[Collected data]
_ _ _

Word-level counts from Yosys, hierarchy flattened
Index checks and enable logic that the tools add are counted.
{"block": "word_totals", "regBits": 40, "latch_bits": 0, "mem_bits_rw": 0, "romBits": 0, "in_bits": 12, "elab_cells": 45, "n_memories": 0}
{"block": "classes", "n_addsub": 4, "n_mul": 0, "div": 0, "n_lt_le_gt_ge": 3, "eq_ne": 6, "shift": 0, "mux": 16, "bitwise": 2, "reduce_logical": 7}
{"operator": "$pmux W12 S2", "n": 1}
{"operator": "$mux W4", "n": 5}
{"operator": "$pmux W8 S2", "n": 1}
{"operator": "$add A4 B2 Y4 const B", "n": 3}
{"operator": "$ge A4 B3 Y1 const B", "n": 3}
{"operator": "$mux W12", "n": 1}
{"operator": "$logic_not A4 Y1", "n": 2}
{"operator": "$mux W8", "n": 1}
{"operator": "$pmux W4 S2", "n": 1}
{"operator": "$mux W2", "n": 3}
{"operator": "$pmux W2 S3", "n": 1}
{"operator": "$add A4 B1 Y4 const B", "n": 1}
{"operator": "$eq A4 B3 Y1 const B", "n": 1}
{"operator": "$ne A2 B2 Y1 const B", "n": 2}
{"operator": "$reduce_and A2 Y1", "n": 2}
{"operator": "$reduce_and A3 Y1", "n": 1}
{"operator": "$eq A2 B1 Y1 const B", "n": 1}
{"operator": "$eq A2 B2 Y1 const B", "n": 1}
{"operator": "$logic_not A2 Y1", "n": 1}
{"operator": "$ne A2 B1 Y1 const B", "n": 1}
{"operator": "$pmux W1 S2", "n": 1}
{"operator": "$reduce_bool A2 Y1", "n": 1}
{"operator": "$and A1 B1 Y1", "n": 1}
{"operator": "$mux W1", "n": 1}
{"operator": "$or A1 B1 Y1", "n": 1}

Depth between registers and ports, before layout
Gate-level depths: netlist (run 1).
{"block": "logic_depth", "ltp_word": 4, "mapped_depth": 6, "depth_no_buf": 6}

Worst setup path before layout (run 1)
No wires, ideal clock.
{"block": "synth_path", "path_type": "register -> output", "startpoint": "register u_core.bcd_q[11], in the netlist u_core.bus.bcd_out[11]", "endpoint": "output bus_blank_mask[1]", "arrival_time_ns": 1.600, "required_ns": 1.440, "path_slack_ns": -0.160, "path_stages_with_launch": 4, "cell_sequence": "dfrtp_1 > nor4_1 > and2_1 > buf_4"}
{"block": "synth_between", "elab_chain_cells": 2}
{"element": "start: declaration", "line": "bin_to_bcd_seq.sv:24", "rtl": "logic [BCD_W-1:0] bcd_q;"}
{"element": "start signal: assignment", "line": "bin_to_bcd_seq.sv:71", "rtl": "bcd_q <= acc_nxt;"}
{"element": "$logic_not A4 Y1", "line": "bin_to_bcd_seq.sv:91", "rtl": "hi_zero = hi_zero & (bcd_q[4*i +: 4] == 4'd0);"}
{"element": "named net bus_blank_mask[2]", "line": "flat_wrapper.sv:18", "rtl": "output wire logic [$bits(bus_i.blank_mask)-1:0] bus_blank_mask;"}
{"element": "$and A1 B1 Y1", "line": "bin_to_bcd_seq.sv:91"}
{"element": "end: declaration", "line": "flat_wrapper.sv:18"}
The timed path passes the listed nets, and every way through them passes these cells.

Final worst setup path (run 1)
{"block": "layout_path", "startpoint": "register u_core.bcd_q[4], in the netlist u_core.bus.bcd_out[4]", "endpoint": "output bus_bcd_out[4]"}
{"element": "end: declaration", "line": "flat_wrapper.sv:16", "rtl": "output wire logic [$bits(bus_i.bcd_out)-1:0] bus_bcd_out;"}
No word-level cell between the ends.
--- src/rtl/alu_issue_stage.sv ---
// alu_issue_stage: two-stage issue/writeback wrapper around the external
// 16-bit combinational ALU (alu_16bit).
//   S1: accepts an operation, decodes the function code into ALU control
//       lines and drives registered operands/controls to the ALU.
//   S2: captures the ALU outputs, derives overflow / set-less-than / illegal
//       handling and presents a registered result downstream.
// Both stages use valid/ready with a combinational ready chain, so the
// pipeline sustains one operation per cycle and buffers exactly two under
// sustained downstream backpressure.

module alu_issue_stage #(
  parameter int TAG_W = 4
) (
  input  logic             clk,
  input  logic             rst_n,

  // Upstream (decode / operand fetch)
  input  logic             in_valid,
  output logic             in_ready,
  input  logic [15:0]      in_a,
  input  logic [15:0]      in_b,
  input  logic [3:0]       in_func,
  input  logic [TAG_W-1:0] in_tag,

  // External ALU
  output logic [15:0]      alu_a,
  output logic [15:0]      alu_b,
  output logic             alu_cin,
  output logic             alu_ainvert,
  output logic             alu_bnegate,
  output logic [2:0]       alu_op,
  input  logic [15:0]      alu_result,
  input  logic             alu_cout,
  input  logic             alu_zero,

  // Downstream (register-file writeback)
  output logic             out_valid,
  input  logic             out_ready,
  output logic [15:0]      out_result,
  output logic             out_cout,
  output logic             out_zero,
  output logic             out_overflow,
  output logic             out_err,
  output logic [TAG_W-1:0] out_tag
);

  // Function codes accepted on in_func; 7..15 are illegal.
  typedef enum logic [3:0] {
    FN_AND  = 4'd0,
    FN_OR   = 4'd1,
    FN_ADD  = 4'd2,
    FN_SUB  = 4'd3,
    FN_NOR  = 4'd4,
    FN_NAND = 4'd5,
    FN_SLT  = 4'd6
  } func_e;

  // ALU operation select encoding.
  typedef enum logic [2:0] {
    ALU_AND = 3'b000,
    ALU_OR  = 3'b001,
    ALU_ADD = 3'b010
  } alu_op_e;

  // ---------------------------------------------------------------------------
  // Stage registers
  // ---------------------------------------------------------------------------
  logic             r_s1_valid;
  logic [15:0]      r_s1_a;
  logic [15:0]      r_s1_b;
  logic [3:0]       r_s1_func;
  logic [TAG_W-1:0] r_s1_tag;
  logic             r_s1_ainvert;
  logic             r_s1_bnegate;
  logic             r_s1_cin;
  logic [2:0]       r_s1_op;
  logic             r_s1_illegal;

  logic             r_s2_valid;
  logic [15:0]      r_s2_result;
  logic             r_s2_cout;
  logic             r_s2_zero;
  logic             r_s2_overflow;
  logic             r_s2_err;
  logic [TAG_W-1:0] r_s2_tag;

  // ---------------------------------------------------------------------------
  // Handshake
  // ---------------------------------------------------------------------------
  logic w_s2_free;
  logic w_s1_load;
  logic w_s1_to_s2;

  // S2 can take new data when empty or when its result leaves this cycle;
  // S1 can take new data when empty or when it hands off to S2 this cycle.
  assign w_s2_free  = !r_s2_valid || out_ready;
  assign in_ready   = !r_s1_valid || w_s2_free;
  assign w_s1_load  = in_valid && in_ready;
  assign w_s1_to_s2 = r_s1_valid && w_s2_free;

  // ---------------------------------------------------------------------------
  // Function decode
  // ---------------------------------------------------------------------------
  logic       w_dec_ainvert;
  logic       w_dec_bnegate;
  logic       w_dec_cin;
  logic [2:0] w_dec_op;
  logic       w_dec_illegal;

  // Translate the function code into ALU control lines.
  always_comb begin
    // NOTE: every output of a combinational block gets a default before the
    // case so no path leaves it unassigned, which would infer a latch.
    w_dec_ainvert = 1'b0;
    w_dec_bnegate = 1'b0;
    w_dec_cin     = 1'b0;
    w_dec_op      = ALU_AND;
    w_dec_illegal = 1'b0;
    case (in_func)
      FN_AND: w_dec_op = ALU_AND;
      FN_OR:  w_dec_op = ALU_OR;
      FN_ADD: w_dec_op = ALU_ADD;
      FN_SUB, FN_SLT: begin
        // a + ~b + 1 = a - b; SLT reuses the subtract and inspects the sign.
        w_dec_bnegate = 1'b1;
        w_dec_cin     = 1'b1;
        w_dec_op      = ALU_ADD;
      end
      FN_NOR: begin
        // ~a & ~b = ~(a | b)
        w_dec_ainvert = 1'b1;
        w_dec_bnegate = 1'b1;
        w_dec_op      = ALU_AND;
      end
      FN_NAND: begin
        // ~a | ~b = ~(a & b)
        w_dec_ainvert = 1'b1;
        w_dec_bnegate = 1'b1;
        w_dec_op      = ALU_OR;
      end
      default: w_dec_illegal = 1'b1;
    endcase
  end

  // ---------------------------------------------------------------------------
  // Stage 1
  // ---------------------------------------------------------------------------

  // S1 occupancy: refilled (or emptied) whenever S1 is able to accept.
  always_ff @(posedge clk or negedge rst_n) begin
    if (!rst_n) begin
      r_s1_valid <= 1'b0;
    end else if (in_ready) begin
      // NOTE: clocked state is updated with non-blocking assignments so every
      // register samples pre-edge values, independent of block ordering.
      r_s1_valid <= in_valid;
    end
  end

  // S1 payload: loads only on an accepted operation, otherwise holds.
  always_ff @(posedge clk or negedge rst_n) begin
    if (!rst_n) begin
      // NOTE: payload is reset as well because the ALU control outputs and
      // the downstream result must read as zero during and after reset.
      r_s1_a       <= '0;
      r_s1_b       <= '0;
      r_s1_func    <= '0;
      r_s1_tag     <= '0;
      r_s1_ainvert <= 1'b0;
      r_s1_bnegate <= 1'b0;
      r_s1_cin     <= 1'b0;
      r_s1_op      <= '0;
      r_s1_illegal <= 1'b0;
    end else if (w_s1_load) begin
      r_s1_a       <= in_a;
      r_s1_b       <= in_b;
      r_s1_func    <= in_func;
      r_s1_tag     <= in_tag;
      r_s1_ainvert <= w_dec_ainvert;
      r_s1_bnegate <= w_dec_bnegate;
      r_s1_cin     <= w_dec_cin;
      r_s1_op      <= w_dec_op;
      r_s1_illegal <= w_dec_illegal;
    end
  end

  // The ALU always sees the S1 registers, valid or not.
  assign alu_a       = r_s1_a;
  assign alu_b       = r_s1_b;
  assign alu_cin     = r_s1_cin;
  assign alu_ainvert = r_s1_ainvert;
  assign alu_bnegate = r_s1_bnegate;
  assign alu_op      = r_s1_op;

  // ---------------------------------------------------------------------------
  // S2 result formation (combinational, from S1 registers and ALU outputs)
  // ---------------------------------------------------------------------------
  logic        w_ovf_add;
  logic        w_ovf_sub;
  logic        w_slt_bit;
  logic [15:0] w_s2_result;
  logic        w_s2_cout;
  logic        w_s2_zero;
  logic        w_s2_overflow;
  logic        w_s2_err;

  // Signed overflow uses the original operands, not the inverted ALU inputs.
  assign w_ovf_add = (r_s1_a[15] == r_s1_b[15]) && (alu_result[15] != r_s1_a[15]);
  assign w_ovf_sub = (r_s1_a[15] != r_s1_b[15]) && (alu_result[15] != r_s1_a[15]);
  // a < b (signed) is the sign of a-b corrected for overflow.
  assign w_slt_bit = alu_result[15] ^ w_ovf_sub;

  // Select the final result and flags according to the S1 function code.
  always_comb begin
    w_s2_result   = alu_result;
    w_s2_cout     = alu_cout;
    w_s2_zero     = alu_zero;
    w_s2_overflow = 1'b0;
    w_s2_err      = 1'b0;
    if (r_s1_illegal) begin
      w_s2_result = '0;
      w_s2_cout   = 1'b0;
      w_s2_zero   = 1'b1;
      w_s2_err    = 1'b1;
    end else begin
      case (r_s1_func)
        FN_ADD: w_s2_overflow = w_ovf_add;
        FN_SUB: w_s2_overflow = w_ovf_sub;
        FN_SLT: begin
          w_s2_result = {15'b0, w_slt_bit};
          w_s2_zero   = !w_slt_bit;
        end
        default: ;
      endcase
    end
  end

  // ---------------------------------------------------------------------------
  // Stage 2
  // ---------------------------------------------------------------------------

  // S2 occupancy: follows S1 whenever S2 is free, otherwise holds.
  always_ff @(posedge clk or negedge rst_n) begin
    if (!rst_n) begin
      r_s2_valid <= 1'b0;
    end else if (w_s2_free) begin
      r_s2_valid <= r_s1_valid;
    end
  end

  // S2 payload: loads only on an S1->S2 transfer so outputs hold under stall.
  always_ff @(posedge clk or negedge rst_n) begin
    if (!rst_n) begin
      r_s2_result   <= '0;
      r_s2_cout     <= 1'b0;
      r_s2_zero     <= 1'b0;
      r_s2_overflow <= 1'b0;
      r_s2_err      <= 1'b0;
      r_s2_tag      <= '0;
    end else if (w_s1_to_s2) begin
      r_s2_result   <= w_s2_result;
      r_s2_cout     <= w_s2_cout;
      r_s2_zero     <= w_s2_zero;
      r_s2_overflow <= w_s2_overflow;
      r_s2_err      <= w_s2_err;
      r_s2_tag      <= r_s1_tag;
    end
  end

  assign out_valid    = r_s2_valid;
  assign out_result   = r_s2_result;
  assign out_cout     = r_s2_cout;
  assign out_zero     = r_s2_zero;
  assign out_overflow = r_s2_overflow;
  assign out_err      = r_s2_err;
  assign out_tag      = r_s2_tag;

endmodule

_ _ _

Directions for this task: Every line above in which the word "const" occurs needs to be copied.

Task result:
{"operator": "$add A4 B2 Y4 const B", "n": 3}
{"operator": "$ge A4 B3 Y1 const B", "n": 3}
{"operator": "$add A4 B1 Y4 const B", "n": 1}
{"operator": "$eq A4 B3 Y1 const B", "n": 1}
{"operator": "$ne A2 B2 Y1 const B", "n": 2}
{"operator": "$eq A2 B1 Y1 const B", "n": 1}
{"operator": "$eq A2 B2 Y1 const B", "n": 1}
{"operator": "$ne A2 B1 Y1 const B", "n": 1}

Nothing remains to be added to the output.